During this time period to get models to “fit”, interest rates were typically in the 6-10% range, which paralleled what centralized exchanges like Gemini were paying lenders of stablecoins. Digital dollars and tokens were both in demand, so the forward price of those assets responded accordingly. This is no longer the case, as various structural factors like reduced access to leverage combine with slackening retail demand.
As interest rates change, so does the hurdle rate for capital expenditures and investments. Higher interest rates means higher cost of capital, whether it's a direct cost from borrowing those funds, or an opportunity cost compared to the risk free rate of return.
The higher interest rates get, the more expensive these decisions become. While rho is a lowly and oft forgotten options greek, it not only tells us what the market thinks about inflation expectations and the cost of capital, but it can have second order effects on trading and pricing.

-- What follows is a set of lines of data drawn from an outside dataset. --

==> src/rtl/can_irq_dpath.sv <==
module can_irq_dpath
  import can_irq_pkg::*;
#(
  parameter int FIFO_DEPTH = 64,
  parameter int WM_W       = 7,
  parameter int CNT_W      = 7
) (
  input  logic              clk,
  input  logic              rstN,
  input  regStrobe_t        strb,
  input  logic [31:0]       wrData,
  input  logic [2:0]        rdAddr,
  input  logic [CNT_W-1:0]  txFill,
  input  logic [CNT_W-1:0]  rxFill,
  input  logic              evSleep,
  input  logic              evWake,
  input  logic              evBusOff,
  output logic [31:0]       rdData,
  output logic              irq,
  output logic [31:0]       statusVec,
  output logic [31:0]       maskVec,
  output logic [WM_W-1:0]   rxWm
);
  localparam logic [31:0] IMPL_MASK =
    (32'(1) << (BIT_TXEMPTY + 1)) - (32'(1) << BIT_BUSOFF);
  localparam logic [31:0] EVENT_MASK =
    (32'(1) << (BIT_WAKE + 1)) - (32'(1) << BIT_BUSOFF);
  localparam logic [31:0] RST_STATUS =
    (32'(1) << BIT_TXEMPTY) | (32'(1) << BIT_TXWM);

  logic [31:0]      statusQ, maskQ, setVec, clrVec;
  logic             coreEnQ;
  logic [WM_W-1:0]  txWmQ, rxWmQ;
  logic [CNT_W-1:0] txFree;

  assign txFree = CNT_W'(FIFO_DEPTH) - txFill;

  always_comb begin
    setVec = '0;
    setVec[BIT_TXEMPTY] = (txFill == '0);
    setVec[BIT_TXWM]    = (32'(txFree) > 32'(txWmQ));
    setVec[BIT_RXWM]    = (32'(rxFill) > 32'(rxWmQ));
    setVec[BIT_WAKE]    = evWake;
    setVec[BIT_SLEEP]   = evSleep;
    setVec[BIT_BUSOFF]  = evBusOff;
    clrVec = '0;
    if (strb.clrWr)   clrVec = clrVec | (wrData & IMPL_MASK);
    if (strb.coreOff) clrVec = clrVec | EVENT_MASK;
  end

  // set has priority over clear
  always_ff @(posedge clk or negedge rstN) begin
    if (!rstN) statusQ <= RST_STATUS;
    else       statusQ <= (setVec | (statusQ & ~clrVec)) & IMPL_MASK;
  end

  always_ff @(posedge clk or negedge rstN) begin
    if (!rstN) begin
      maskQ   <= '0;
      coreEnQ <= 1'b0;
      txWmQ   <= '0;
      rxWmQ   <= '0;
    end else begin
      if (strb.maskWr) maskQ   <= wrData & IMPL_MASK;
      if (strb.ctrlWr) coreEnQ <= wrData[0];
      if (strb.txWmWr) txWmQ   <= wrData[WM_W-1:0];
      if (strb.rxWmWr) rxWmQ   <= wrData[WM_W-1:0];
    end
  end

  always_comb begin
    case (regAddr_e'(rdAddr))
      RA_CTRL: rdData = 32'(coreEnQ);
      RA_STAT: rdData = statusQ;
      RA_MASK: rdData = maskQ;
      RA_TXWM: rdData = 32'(txWmQ);
      RA_RXWM: rdData = 32'(rxWmQ);
      default: rdData = '0;
    endcase
  end

  assign irq       = |(statusQ & maskQ);
  assign statusVec = statusQ;
  assign maskVec   = maskQ;
  assign rxWm      = rxWmQ;
endmodule

==> src/rtl/can_irq_status.sv <==
module can_irq_status
  import can_irq_pkg::*;
#(
  parameter int FIFO_DEPTH = 64,
  parameter int WM_W       = 7,
  localparam int CNT_W     = $clog2(FIFO_DEPTH + 1)
) (
  input  logic             clk,
  input  logic             rstN,
  input  logic             wrEn,
  input  logic [2:0]       addr,
  input  logic [31:0]      wrData,
  output logic [31:0]      rdData,
  input  logic [CNT_W-1:0] txFill,
  input  logic [CNT_W-1:0] rxFill,
  input  logic             evSleep,
  input  logic             evWake,
  input  logic             evBusOff,
  output logic             irq
);
  regStrobe_t      strb;
  logic [31:0]     statusVec, maskVec;
  logic [WM_W-1:0] rxWm;

  can_irq_ctrl u_ctrl (
    .wrEn   (wrEn),
    .addr   (addr),
    .wrBit0 (wrData[0]),
    .strb   (strb)
  );

  can_irq_dpath #(.FIFO_DEPTH(FIFO_DEPTH), .WM_W(WM_W), .CNT_W(CNT_W)) u_dpath (
    .clk       (clk),
    .rstN      (rstN),
    .strb      (strb),
    .wrData    (wrData),
    .rdAddr    (addr),
    .txFill    (txFill),
    .rxFill    (rxFill),
    .evSleep   (evSleep),
    .evWake    (evWake),
    .evBusOff  (evBusOff),
    .rdData    (rdData),
    .irq       (irq),
    .statusVec (statusVec),
    .maskVec   (maskVec),
    .rxWm      (rxWm)
  );
endmodule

Like every other business, options dealers are faced with capital allocation decisions. Most professionals are trading on some kind of leverage, i.e. borrowed capital to fund their haircut and margin requirements. Assuming their books are well hedged, and they have a sustainable edge in the marketplace, this is a fantastic way to increase returns.
With rising interest rates, there come tougher decisions about where to deploy their resources. Capital intensive products may see liquidity drain from lit markets. Nuances in the haircut calculation like minimum contract charges may also cause liquidity providers to exit products and positions to improve their capital efficiency. Liquidity further out the term structure might also suffer as there is greater uncertainty about rates for long term positions. Rho is like volatility - even small changes can have a big impact on longer durations.
Other participants may also change their behavior in light of higher interest rates. Institutional managers who were content getting an extra percentage point on a yield strategy now have competition from high yield savings accounts. Does this make yield enhancement strategies like covered calls or condors more or less attractive? What would be the knock-on effects of additional or reduced volatility supply?
For nearly 15 years options traders have been able to effectively ignore rho. The maligned greek was relegated to special situations like hard to borrow stocks, and even there chunky orderflow and the murky shadows of stock loan meant rates were treated more like straddles than implied volatility numbers.
How fast interest rates move up and for how long they stay there has captivated the attention of every market participant. It might not be as sexy as delta, gamma, or vega, but as Powell and company flap their wings, be sure to know your rho.